@@ -6,10 +6,21 @@
#ifndef __MM_ID_H
#define __MM_ID_H
+#ifdef CONFIG_UML_SECCOMP
+#define STUB_MAX_FDS 4
+#else
+#define STUB_MAX_FDS 0
+#endif
+
struct mm_id {
int pid;
unsigned long stack;
int syscall_data_len;
+
+ /* Only used with SECCOMP mode */
+ int sock;
+ int syscall_fd_num;
+ int syscall_fd_map[STUB_MAX_FDS];
};
void __switch_mm(struct mm_id *mm_idp);
@@ -13,6 +13,7 @@
#include <as-layout.h>
#include <sysdep/tls.h>
#include <sysdep/stub-data.h>
+#include <mm_id.h>
#define FUTEX_IN_CHILD 0
#define FUTEX_IN_KERN 1
@@ -80,6 +80,9 @@ void destroy_context(struct mm_struct *mm)
mmu->id.pid = -1;
}
+ if (using_seccomp && mmu->id.sock)
+ os_close_file(mmu->id.sock);
+
free_pages(mmu->id.stack, ilog2(STUB_DATA_PAGES));
guard(spinlock_irqsave)(&mm_list_lock);
@@ -7,24 +7,54 @@
#ifdef CONFIG_UML_SECCOMP
#include <linux/futex.h>
+#include <sys/socket.h>
#include <errno.h>
#endif
-static __always_inline int syscall_handler(struct stub_data *d)
+/*
+ * Known security issues
+ *
+ * Userspace can jump to this address to execute *any* syscall that is
+ * permitted by the stub. As we will return afterwards, it can do
+ * whatever it likes, including:
+ * - Tricking the kernel into handing out the memory FD
+ * - Using this memory FD to read/write all physical memory
+ * - Running in parallel to the kernel processing a syscall
+ * (possibly creating data races?)
+ * - Blocking e.g. SIGALRM to avoid time based scheduling
+ *
+ * To avoid this, the permitted location for each syscall needs to be
+ * checked for in the SECCOMP filter (which is reasonably simple). Also,
+ * more care will need to go into considerations how the code might be
+ * tricked by using a prepared stack (or even modifying the stack from
+ * another thread in case SMP support is added).
+ *
+ * As for the SIGALRM, the best counter measure will be to check in the
+ * kernel that the process is reporting back the SIGALRM in a timely
+ * fashion.
+ */
+static __always_inline int syscall_handler(int fd_map[STUB_MAX_FDS])
{
+ struct stub_data *d = get_stub_data();
int i;
unsigned long res;
+ int fd;
for (i = 0; i < d->syscall_data_len; i++) {
struct stub_syscall *sc = &d->syscall_data[i];
switch (sc->syscall) {
case STUB_SYSCALL_MMAP:
+ if (fd_map)
+ fd = fd_map[sc->mem.fd];
+ else
+ fd = sc->mem.fd;
+
res = stub_syscall6(STUB_MMAP_NR,
sc->mem.addr, sc->mem.length,
sc->mem.prot,
MAP_SHARED | MAP_FIXED,
- sc->mem.fd, sc->mem.offset);
+ fd, sc->mem.offset);
if (res != sc->mem.addr) {
d->err = res;
d->syscall_data_len = i;
@@ -56,19 +86,35 @@ static __always_inline int syscall_handler(struct stub_data *d)

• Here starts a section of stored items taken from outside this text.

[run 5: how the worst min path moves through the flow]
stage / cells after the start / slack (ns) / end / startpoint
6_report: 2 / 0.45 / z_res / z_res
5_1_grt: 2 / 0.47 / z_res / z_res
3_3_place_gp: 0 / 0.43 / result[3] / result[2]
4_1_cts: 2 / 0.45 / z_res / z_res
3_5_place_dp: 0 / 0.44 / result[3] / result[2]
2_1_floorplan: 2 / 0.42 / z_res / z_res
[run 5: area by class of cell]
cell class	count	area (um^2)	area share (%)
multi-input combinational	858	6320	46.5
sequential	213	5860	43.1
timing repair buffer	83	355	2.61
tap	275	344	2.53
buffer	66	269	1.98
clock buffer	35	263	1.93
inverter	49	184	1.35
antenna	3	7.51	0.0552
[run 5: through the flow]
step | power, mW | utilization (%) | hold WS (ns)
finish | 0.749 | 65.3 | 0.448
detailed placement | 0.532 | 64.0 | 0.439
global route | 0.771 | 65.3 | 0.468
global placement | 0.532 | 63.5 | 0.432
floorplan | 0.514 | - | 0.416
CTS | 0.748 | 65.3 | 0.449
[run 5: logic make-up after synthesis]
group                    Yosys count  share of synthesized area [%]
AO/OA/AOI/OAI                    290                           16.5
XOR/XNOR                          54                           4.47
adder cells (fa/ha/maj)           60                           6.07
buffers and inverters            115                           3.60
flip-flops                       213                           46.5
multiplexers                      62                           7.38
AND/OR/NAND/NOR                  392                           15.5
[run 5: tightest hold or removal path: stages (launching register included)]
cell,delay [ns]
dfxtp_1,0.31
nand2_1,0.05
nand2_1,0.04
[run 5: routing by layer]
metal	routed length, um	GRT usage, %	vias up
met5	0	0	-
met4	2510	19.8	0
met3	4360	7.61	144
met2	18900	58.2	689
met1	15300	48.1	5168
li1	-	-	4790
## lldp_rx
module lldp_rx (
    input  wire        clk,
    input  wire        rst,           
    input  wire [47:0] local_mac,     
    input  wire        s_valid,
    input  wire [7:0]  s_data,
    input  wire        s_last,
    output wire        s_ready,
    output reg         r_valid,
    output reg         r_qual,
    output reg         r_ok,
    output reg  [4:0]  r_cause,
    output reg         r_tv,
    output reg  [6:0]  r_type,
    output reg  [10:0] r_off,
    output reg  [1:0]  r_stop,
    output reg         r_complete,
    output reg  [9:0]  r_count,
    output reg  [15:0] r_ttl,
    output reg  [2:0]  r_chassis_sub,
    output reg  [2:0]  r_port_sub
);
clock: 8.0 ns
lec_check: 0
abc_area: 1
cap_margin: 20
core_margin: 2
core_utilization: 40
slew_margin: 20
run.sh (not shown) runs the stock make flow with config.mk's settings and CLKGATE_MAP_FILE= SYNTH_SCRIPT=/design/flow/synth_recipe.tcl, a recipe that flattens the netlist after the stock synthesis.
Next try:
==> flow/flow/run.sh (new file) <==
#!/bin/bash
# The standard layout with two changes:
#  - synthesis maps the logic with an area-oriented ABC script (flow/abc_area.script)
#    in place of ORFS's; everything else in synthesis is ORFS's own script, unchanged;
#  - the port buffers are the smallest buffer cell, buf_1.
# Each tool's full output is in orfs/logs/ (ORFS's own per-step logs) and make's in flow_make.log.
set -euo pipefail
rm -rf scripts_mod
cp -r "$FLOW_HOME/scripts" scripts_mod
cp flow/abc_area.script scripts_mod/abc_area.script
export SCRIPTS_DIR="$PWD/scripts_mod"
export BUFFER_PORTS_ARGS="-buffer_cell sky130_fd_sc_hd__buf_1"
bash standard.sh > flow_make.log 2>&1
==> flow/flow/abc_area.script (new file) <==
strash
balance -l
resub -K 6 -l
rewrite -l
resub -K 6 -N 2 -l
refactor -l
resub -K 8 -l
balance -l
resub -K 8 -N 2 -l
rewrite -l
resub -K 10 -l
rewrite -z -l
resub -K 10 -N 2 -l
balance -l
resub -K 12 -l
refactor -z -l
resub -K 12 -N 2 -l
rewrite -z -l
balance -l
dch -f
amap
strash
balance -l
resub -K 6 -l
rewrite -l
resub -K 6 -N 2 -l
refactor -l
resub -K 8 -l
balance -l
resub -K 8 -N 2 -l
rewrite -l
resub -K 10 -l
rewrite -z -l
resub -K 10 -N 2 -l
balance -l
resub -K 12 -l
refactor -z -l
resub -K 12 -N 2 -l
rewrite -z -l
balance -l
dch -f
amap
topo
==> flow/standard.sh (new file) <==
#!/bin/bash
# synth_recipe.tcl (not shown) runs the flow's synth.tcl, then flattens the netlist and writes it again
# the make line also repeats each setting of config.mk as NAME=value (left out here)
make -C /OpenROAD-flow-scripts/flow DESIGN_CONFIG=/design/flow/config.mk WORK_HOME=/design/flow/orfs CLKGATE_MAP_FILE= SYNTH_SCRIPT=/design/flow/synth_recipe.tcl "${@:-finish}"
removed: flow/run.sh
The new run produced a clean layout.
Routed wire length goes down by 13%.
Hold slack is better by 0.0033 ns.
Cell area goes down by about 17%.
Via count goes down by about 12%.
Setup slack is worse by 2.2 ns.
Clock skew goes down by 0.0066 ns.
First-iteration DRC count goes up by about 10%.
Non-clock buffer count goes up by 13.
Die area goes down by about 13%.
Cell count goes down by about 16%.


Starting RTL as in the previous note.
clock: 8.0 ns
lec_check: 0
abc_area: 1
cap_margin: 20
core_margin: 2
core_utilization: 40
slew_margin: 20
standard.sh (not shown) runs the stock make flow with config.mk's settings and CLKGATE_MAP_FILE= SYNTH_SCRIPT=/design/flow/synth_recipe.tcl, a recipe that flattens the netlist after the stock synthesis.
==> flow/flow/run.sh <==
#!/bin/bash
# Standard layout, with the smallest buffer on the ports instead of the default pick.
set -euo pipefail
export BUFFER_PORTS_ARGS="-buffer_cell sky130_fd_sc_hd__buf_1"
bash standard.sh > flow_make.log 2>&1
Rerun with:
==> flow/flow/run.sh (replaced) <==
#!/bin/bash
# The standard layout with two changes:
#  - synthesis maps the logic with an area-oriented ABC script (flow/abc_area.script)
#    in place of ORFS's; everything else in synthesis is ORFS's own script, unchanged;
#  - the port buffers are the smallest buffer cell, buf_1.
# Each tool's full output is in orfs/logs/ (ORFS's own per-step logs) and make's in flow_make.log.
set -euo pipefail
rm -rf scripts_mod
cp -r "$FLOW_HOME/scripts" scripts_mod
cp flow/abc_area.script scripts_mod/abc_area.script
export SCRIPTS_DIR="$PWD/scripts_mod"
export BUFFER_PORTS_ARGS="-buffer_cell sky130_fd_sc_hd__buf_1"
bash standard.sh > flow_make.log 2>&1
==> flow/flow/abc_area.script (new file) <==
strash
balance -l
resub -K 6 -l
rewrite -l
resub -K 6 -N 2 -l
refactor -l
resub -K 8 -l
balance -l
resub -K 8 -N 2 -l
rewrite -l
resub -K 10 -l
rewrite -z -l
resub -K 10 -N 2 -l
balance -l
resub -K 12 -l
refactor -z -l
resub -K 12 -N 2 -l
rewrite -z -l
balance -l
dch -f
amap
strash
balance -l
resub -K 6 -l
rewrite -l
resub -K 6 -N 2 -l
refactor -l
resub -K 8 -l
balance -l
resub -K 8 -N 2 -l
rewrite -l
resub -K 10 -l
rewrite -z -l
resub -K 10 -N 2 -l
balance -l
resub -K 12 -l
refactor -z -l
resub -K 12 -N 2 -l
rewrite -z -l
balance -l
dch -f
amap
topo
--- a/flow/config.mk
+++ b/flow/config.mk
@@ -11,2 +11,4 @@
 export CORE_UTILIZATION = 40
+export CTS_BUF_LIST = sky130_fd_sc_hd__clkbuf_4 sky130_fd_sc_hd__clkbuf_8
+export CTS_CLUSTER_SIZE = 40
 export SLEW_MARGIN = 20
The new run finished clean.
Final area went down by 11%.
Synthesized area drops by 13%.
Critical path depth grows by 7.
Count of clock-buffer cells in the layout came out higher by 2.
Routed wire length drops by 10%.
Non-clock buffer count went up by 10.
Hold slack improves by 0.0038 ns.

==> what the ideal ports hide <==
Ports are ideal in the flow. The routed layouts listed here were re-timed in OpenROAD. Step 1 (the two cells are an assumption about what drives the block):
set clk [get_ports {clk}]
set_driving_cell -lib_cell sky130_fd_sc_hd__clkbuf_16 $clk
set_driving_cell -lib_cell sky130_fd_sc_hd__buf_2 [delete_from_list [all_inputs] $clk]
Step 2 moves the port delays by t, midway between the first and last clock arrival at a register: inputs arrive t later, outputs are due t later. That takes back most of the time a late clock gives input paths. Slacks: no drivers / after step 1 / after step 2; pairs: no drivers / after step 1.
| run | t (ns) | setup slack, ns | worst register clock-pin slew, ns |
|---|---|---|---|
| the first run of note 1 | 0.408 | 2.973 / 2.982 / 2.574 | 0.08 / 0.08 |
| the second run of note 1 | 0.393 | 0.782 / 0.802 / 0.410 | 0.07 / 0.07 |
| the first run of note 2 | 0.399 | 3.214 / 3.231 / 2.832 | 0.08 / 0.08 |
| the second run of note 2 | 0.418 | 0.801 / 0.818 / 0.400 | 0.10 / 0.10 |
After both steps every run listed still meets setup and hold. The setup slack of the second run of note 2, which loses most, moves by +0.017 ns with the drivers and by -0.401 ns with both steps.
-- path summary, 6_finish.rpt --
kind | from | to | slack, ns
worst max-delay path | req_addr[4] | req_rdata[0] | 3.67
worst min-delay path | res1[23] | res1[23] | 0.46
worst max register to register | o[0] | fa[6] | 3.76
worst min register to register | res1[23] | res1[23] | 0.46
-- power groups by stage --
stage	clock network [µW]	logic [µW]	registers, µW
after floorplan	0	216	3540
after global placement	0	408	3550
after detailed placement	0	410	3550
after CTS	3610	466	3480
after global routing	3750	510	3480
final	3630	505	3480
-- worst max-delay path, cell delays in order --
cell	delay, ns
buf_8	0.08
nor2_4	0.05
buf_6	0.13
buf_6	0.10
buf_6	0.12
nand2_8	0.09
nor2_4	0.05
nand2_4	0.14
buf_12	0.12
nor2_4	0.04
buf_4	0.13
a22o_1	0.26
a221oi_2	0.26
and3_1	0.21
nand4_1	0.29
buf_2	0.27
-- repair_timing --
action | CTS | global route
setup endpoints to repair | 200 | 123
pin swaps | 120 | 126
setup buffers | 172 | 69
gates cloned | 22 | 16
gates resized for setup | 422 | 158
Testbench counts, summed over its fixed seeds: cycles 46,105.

void __section(".__syscall_stub")
stub_syscall_handler(void)
{
- struct stub_data *d = get_stub_data();
-
- syscall_handler(d);
+ syscall_handler(NULL);
trap_myself();
}
#ifdef CONFIG_UML_SECCOMP
-void __attribute__ ((__section__ (".__syscall_stub")))
+void __section(".__syscall_stub")
stub_signal_interrupt(int sig, siginfo_t *info, void *p)
{
struct stub_data *d = get_stub_data();
+ char rcv_data;
+ union {
+ char data[CMSG_SPACE(sizeof(int) * STUB_MAX_FDS)];
+ struct cmsghdr align;
+ } ctrl = {};
+ struct iovec iov = {
+ .iov_base = &rcv_data,
+ .iov_len = 1,
+ };
+ struct msghdr msghdr = {
+ .msg_iov = &iov,
+ .msg_iovlen = 1,
+ .msg_control = &ctrl,
+ .msg_controllen = sizeof(ctrl),
+ };
ucontext_t *uc = p;
+ struct cmsghdr *fd_msg;
+ int *fd_map;
+ int num_fds;
long res;
d->signal = sig;
@@ -81,19 +127,43 @@ stub_signal_interrupt(int sig, siginfo_t *info, void *p)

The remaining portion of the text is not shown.